[Stored items]
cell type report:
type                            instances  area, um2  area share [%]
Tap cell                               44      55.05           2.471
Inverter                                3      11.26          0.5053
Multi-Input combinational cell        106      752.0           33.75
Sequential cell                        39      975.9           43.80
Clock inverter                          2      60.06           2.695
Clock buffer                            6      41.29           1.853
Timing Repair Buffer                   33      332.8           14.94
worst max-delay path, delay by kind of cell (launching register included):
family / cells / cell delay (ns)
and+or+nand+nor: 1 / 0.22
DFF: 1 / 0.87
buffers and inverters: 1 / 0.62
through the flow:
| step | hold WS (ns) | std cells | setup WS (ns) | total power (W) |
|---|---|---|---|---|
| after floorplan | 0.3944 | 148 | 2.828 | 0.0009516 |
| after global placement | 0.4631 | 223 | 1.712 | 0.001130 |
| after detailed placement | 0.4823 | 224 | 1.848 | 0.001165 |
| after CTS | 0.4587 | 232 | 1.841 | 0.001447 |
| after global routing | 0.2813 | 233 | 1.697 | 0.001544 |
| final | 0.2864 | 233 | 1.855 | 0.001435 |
==
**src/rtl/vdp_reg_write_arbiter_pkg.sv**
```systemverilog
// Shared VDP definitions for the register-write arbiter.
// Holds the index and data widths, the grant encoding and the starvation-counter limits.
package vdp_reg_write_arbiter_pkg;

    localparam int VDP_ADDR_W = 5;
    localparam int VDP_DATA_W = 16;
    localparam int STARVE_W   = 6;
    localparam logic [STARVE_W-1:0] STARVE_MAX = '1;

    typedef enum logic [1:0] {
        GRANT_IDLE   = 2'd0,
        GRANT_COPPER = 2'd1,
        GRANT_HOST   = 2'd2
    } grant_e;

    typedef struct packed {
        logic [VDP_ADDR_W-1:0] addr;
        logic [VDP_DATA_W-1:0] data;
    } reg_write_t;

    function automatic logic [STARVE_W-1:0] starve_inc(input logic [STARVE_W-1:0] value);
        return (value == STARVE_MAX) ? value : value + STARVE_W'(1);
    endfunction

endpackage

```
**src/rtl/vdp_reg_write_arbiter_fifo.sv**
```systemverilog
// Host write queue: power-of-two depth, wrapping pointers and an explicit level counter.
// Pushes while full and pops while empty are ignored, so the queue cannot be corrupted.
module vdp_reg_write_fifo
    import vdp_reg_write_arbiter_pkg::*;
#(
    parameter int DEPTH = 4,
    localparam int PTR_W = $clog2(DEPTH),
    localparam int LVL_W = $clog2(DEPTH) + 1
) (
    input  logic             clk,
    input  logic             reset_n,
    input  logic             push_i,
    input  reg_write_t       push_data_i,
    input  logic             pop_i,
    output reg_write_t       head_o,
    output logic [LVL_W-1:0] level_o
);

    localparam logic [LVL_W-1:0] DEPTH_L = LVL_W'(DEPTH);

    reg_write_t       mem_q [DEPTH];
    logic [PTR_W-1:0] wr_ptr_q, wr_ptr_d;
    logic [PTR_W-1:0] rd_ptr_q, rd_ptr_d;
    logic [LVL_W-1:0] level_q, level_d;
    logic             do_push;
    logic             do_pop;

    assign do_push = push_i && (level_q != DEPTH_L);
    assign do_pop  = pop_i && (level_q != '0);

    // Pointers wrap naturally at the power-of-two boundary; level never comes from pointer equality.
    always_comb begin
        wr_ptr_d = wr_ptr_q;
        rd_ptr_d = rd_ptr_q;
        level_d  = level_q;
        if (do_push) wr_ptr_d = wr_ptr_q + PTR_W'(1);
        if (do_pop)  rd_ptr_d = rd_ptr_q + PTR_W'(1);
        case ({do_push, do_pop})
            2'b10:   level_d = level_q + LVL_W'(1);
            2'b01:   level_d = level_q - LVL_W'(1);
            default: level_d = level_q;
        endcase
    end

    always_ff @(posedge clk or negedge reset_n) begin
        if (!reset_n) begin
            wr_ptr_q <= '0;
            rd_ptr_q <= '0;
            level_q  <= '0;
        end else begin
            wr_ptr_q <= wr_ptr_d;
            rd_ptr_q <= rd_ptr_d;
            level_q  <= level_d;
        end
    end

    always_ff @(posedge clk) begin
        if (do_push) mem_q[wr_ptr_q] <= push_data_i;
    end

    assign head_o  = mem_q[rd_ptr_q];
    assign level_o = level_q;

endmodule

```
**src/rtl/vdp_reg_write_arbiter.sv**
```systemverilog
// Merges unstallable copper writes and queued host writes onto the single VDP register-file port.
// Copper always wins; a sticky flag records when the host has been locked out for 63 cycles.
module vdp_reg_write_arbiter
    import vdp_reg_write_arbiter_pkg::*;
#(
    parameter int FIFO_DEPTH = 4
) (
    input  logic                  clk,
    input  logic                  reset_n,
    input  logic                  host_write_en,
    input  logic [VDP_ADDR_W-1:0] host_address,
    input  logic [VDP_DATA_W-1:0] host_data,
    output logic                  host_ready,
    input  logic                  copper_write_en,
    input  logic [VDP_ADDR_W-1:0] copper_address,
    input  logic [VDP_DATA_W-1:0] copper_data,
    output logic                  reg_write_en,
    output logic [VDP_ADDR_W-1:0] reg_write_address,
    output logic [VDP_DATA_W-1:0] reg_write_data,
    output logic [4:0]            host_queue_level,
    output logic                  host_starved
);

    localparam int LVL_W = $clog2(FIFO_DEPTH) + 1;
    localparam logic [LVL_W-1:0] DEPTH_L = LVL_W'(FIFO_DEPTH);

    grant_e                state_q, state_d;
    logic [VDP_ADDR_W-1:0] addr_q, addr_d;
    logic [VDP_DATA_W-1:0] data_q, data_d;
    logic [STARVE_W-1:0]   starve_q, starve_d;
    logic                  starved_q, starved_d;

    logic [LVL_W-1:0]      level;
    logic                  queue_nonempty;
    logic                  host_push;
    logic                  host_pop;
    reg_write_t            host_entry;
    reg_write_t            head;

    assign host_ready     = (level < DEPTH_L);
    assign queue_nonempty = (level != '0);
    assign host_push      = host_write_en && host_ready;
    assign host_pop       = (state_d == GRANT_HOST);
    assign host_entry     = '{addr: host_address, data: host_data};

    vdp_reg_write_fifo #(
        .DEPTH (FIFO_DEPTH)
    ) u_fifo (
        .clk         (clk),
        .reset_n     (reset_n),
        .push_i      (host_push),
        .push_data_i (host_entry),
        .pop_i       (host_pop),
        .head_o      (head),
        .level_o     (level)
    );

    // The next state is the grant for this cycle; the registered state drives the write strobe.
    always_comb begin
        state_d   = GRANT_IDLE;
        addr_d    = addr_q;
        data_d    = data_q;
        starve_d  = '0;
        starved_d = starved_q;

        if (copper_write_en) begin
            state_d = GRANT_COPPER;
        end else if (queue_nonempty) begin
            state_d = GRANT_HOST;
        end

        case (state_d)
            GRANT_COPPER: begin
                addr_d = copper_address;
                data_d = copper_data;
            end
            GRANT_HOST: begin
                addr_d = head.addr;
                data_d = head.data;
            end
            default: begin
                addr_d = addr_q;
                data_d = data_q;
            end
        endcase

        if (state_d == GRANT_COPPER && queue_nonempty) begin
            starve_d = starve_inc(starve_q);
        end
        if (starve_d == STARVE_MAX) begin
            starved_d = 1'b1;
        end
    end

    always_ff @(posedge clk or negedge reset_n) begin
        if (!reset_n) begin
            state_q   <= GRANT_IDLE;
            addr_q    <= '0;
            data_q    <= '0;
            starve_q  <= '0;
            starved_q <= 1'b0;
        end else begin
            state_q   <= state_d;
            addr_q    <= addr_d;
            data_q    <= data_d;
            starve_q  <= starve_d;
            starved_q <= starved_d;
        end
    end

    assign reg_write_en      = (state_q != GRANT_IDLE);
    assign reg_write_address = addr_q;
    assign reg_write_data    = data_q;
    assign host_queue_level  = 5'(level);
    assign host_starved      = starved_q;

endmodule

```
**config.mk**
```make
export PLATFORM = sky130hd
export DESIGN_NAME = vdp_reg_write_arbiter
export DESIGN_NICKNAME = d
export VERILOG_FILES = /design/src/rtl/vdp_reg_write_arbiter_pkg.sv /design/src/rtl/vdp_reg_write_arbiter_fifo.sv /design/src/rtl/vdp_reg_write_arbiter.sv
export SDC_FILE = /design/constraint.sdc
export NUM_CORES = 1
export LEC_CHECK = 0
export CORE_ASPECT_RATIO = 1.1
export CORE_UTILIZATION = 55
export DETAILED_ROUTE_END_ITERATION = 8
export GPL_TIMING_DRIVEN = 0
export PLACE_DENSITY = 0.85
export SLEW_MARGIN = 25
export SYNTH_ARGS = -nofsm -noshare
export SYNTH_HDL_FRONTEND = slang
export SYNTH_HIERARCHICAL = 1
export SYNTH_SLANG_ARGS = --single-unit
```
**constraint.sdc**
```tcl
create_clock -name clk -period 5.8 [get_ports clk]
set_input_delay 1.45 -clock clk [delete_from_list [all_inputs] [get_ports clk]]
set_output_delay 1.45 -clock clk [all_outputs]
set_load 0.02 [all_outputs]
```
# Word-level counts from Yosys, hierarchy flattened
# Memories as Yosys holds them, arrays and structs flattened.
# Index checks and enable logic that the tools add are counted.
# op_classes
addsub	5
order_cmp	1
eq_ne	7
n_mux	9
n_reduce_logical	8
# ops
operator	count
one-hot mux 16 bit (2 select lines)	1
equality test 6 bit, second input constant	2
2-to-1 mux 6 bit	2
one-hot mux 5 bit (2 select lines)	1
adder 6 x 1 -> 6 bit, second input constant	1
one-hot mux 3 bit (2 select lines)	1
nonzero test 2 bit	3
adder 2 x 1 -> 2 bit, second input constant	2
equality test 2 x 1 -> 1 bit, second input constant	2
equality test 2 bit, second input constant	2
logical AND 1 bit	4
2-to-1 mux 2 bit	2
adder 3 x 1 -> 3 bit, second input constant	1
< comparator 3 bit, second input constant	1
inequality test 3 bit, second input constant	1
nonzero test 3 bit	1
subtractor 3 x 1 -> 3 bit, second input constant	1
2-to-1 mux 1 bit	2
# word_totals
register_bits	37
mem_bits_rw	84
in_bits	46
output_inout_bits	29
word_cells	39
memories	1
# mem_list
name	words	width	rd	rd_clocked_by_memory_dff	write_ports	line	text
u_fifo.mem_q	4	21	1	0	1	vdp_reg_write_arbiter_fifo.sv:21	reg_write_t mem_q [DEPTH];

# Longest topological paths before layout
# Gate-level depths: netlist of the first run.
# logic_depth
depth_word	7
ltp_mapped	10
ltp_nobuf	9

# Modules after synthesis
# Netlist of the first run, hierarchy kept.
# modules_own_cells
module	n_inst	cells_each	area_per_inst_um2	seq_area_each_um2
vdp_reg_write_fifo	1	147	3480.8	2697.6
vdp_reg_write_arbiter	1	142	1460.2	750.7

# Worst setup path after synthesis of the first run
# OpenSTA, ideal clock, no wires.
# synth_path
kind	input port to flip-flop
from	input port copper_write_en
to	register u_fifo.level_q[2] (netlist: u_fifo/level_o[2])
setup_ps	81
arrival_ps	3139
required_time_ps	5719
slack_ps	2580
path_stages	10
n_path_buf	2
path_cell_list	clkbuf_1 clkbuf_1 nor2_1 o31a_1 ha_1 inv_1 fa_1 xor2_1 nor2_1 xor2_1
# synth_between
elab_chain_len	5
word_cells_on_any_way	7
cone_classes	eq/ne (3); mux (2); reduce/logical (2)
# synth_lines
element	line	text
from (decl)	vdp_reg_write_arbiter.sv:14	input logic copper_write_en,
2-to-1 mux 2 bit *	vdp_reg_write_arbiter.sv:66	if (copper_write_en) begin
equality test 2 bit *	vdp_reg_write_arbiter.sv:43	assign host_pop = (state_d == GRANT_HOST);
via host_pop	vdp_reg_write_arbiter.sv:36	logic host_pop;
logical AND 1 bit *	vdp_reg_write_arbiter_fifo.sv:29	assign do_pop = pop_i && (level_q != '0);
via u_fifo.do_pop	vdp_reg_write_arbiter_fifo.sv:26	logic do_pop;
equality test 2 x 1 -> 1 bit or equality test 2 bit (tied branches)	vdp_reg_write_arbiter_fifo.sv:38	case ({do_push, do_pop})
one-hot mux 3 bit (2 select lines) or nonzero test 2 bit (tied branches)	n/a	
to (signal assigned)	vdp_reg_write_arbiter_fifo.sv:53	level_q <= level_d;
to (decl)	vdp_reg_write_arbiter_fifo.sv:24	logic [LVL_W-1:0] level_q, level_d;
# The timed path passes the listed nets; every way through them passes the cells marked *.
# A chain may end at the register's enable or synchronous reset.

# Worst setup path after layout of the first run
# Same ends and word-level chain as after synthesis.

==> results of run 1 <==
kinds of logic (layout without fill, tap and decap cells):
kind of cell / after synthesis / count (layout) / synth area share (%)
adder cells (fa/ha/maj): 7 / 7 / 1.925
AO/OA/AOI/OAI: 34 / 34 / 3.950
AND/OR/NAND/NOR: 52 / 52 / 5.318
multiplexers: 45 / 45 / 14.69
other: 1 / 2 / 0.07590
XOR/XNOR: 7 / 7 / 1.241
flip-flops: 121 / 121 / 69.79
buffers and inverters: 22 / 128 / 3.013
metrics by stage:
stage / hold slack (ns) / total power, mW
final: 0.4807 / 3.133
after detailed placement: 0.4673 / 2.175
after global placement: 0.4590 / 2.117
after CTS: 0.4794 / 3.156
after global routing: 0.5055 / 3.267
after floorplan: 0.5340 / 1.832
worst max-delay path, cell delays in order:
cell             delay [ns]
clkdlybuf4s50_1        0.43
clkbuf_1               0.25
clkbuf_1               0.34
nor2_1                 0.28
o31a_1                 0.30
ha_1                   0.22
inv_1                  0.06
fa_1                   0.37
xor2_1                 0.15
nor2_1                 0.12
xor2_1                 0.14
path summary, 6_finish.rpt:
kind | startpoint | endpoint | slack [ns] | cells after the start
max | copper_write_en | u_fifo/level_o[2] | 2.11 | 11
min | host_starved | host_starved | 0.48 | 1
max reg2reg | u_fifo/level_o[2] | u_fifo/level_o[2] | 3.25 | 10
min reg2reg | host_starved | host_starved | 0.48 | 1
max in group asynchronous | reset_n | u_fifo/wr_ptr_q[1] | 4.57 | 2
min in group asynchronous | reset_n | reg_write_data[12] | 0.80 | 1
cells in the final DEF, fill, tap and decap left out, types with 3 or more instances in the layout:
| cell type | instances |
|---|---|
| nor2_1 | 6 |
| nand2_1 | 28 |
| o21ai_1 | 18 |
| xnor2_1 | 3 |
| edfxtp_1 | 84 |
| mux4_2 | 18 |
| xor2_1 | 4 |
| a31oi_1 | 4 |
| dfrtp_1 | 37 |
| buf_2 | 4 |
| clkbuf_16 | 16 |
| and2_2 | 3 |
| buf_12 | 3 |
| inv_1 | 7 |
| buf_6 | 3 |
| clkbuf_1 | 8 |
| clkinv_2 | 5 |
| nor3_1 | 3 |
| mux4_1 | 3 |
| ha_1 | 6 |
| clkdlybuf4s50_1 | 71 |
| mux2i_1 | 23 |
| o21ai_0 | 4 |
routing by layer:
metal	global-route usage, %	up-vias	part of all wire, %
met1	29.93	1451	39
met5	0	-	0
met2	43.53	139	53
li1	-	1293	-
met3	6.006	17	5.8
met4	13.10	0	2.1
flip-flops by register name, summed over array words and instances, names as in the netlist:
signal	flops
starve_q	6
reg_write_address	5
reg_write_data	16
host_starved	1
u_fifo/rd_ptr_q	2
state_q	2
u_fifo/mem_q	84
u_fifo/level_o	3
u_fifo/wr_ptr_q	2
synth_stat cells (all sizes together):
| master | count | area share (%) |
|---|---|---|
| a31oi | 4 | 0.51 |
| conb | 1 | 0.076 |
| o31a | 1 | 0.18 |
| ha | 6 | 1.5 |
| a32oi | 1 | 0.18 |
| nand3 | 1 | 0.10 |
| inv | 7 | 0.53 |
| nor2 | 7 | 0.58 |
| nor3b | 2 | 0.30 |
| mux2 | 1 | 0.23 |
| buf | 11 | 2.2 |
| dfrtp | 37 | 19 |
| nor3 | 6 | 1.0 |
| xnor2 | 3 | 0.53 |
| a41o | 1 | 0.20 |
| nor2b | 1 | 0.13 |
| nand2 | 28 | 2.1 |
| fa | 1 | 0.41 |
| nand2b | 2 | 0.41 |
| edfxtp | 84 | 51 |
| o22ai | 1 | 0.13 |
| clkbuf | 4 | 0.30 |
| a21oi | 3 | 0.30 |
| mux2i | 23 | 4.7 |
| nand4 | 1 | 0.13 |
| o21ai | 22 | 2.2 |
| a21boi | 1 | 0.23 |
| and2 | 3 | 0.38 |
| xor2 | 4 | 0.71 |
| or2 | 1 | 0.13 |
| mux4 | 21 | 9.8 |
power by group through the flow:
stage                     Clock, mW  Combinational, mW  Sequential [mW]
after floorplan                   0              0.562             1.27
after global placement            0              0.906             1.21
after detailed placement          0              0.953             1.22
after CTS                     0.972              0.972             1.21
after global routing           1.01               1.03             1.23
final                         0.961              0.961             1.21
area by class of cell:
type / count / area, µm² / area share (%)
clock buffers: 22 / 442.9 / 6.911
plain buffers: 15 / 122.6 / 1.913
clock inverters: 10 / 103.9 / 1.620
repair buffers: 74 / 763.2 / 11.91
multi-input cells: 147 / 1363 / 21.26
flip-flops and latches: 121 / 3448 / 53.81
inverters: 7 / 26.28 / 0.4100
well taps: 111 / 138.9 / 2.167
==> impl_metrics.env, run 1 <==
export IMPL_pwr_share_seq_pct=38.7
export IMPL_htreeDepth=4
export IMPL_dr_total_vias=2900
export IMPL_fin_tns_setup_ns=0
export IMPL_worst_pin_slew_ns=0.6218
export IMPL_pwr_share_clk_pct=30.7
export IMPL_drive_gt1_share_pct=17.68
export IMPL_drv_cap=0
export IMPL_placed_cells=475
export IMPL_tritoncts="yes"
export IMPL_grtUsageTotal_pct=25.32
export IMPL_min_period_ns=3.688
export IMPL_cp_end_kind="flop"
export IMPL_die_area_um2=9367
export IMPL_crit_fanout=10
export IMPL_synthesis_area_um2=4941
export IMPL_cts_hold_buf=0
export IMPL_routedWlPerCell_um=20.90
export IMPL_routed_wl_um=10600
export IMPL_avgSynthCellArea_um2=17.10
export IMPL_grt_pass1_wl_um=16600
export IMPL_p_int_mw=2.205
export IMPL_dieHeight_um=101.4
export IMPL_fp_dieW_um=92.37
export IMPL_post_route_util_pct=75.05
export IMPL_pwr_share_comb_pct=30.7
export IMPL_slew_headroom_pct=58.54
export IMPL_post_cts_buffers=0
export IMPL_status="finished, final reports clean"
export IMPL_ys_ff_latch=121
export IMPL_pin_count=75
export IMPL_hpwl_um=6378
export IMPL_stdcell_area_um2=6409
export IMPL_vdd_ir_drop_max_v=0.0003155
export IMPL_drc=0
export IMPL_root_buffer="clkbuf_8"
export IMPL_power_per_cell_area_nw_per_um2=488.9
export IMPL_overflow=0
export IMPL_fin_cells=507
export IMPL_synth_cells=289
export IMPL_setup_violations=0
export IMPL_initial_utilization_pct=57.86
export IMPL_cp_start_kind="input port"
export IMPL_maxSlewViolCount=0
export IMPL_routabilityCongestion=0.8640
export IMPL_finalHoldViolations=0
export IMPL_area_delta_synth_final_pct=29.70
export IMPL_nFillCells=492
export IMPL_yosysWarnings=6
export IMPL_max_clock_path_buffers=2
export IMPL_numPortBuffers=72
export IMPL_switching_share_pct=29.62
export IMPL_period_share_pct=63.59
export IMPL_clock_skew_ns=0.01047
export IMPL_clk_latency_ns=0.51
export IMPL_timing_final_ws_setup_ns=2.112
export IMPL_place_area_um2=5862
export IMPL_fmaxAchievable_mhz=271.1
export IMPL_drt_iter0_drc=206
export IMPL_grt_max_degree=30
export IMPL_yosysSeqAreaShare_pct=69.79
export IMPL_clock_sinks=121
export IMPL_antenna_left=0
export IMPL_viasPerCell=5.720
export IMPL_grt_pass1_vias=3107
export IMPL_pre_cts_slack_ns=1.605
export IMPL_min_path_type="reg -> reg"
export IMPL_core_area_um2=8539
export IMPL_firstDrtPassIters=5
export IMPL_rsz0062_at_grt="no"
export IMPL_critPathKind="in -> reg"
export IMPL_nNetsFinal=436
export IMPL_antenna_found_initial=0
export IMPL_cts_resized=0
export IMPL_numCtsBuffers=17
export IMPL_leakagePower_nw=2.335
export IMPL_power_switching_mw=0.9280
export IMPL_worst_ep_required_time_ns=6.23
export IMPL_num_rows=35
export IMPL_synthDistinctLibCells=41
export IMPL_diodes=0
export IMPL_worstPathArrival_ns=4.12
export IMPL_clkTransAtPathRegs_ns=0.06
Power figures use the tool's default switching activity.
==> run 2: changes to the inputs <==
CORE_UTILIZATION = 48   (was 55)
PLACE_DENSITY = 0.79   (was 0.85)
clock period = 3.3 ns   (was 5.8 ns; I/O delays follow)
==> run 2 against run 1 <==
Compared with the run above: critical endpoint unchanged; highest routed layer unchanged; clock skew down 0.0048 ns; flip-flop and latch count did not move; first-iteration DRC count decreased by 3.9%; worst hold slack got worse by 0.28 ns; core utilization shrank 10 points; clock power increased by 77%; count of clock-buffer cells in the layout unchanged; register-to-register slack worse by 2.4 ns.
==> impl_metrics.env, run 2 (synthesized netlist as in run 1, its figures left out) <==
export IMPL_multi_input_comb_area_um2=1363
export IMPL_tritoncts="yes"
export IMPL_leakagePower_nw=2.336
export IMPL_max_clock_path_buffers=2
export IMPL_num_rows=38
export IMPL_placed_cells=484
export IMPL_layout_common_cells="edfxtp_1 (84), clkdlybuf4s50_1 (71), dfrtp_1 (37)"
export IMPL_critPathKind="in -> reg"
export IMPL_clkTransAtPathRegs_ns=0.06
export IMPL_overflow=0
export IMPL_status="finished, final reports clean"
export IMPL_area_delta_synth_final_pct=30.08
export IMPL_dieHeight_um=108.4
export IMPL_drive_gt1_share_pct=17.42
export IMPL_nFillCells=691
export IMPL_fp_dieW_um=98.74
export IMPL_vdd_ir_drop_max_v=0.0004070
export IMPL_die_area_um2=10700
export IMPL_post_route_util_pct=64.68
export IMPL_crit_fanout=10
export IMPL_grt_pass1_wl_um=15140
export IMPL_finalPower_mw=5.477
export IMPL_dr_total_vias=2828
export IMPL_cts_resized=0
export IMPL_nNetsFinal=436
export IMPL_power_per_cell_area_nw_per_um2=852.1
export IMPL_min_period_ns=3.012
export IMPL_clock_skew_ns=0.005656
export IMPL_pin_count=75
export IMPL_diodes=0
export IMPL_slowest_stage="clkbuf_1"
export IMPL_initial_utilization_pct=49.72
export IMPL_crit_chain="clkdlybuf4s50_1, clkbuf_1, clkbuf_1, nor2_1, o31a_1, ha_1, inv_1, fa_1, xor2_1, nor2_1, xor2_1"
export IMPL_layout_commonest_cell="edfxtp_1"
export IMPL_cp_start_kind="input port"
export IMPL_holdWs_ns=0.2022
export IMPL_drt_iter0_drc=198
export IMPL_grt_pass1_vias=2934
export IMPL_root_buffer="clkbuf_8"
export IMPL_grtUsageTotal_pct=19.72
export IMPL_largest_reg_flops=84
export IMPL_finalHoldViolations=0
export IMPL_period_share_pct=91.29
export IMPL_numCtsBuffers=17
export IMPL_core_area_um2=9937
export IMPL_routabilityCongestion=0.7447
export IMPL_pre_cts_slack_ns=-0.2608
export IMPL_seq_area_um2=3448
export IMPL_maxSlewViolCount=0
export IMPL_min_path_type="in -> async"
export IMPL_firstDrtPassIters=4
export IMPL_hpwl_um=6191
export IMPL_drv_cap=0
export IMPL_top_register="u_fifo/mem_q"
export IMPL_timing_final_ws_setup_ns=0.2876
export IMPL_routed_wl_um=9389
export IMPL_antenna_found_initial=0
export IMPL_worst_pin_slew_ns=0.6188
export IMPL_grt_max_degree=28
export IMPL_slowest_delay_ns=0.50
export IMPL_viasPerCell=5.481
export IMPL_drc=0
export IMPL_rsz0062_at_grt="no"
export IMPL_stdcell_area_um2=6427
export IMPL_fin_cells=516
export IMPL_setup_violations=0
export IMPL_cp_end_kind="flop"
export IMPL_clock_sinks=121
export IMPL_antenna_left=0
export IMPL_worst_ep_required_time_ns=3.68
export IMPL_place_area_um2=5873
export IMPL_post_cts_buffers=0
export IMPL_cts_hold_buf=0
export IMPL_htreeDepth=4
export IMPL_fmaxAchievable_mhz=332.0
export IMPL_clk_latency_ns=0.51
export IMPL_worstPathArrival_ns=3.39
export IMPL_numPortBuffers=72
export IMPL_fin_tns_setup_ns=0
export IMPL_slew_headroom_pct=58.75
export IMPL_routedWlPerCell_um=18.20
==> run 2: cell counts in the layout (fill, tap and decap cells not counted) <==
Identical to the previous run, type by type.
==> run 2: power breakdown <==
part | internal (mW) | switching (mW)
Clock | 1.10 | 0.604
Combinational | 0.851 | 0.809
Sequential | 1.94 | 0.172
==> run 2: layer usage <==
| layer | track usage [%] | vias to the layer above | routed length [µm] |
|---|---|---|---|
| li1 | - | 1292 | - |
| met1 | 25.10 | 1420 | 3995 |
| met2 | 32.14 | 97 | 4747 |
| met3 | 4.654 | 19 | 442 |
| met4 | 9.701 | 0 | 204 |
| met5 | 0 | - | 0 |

■ What needs to be done
From the data above, return every line from the line that has "1.841 | 0.001447 |" up to and including the line that has "1.855 | 0.001435 |", exactly.

■ Solved problem
| after CTS | 0.4587 | 232 | 1.841 | 0.001447 |
| after global routing | 0.2813 | 233 | 1.697 | 0.001544 |
| final | 0.2864 | 233 | 1.855 | 0.001435 |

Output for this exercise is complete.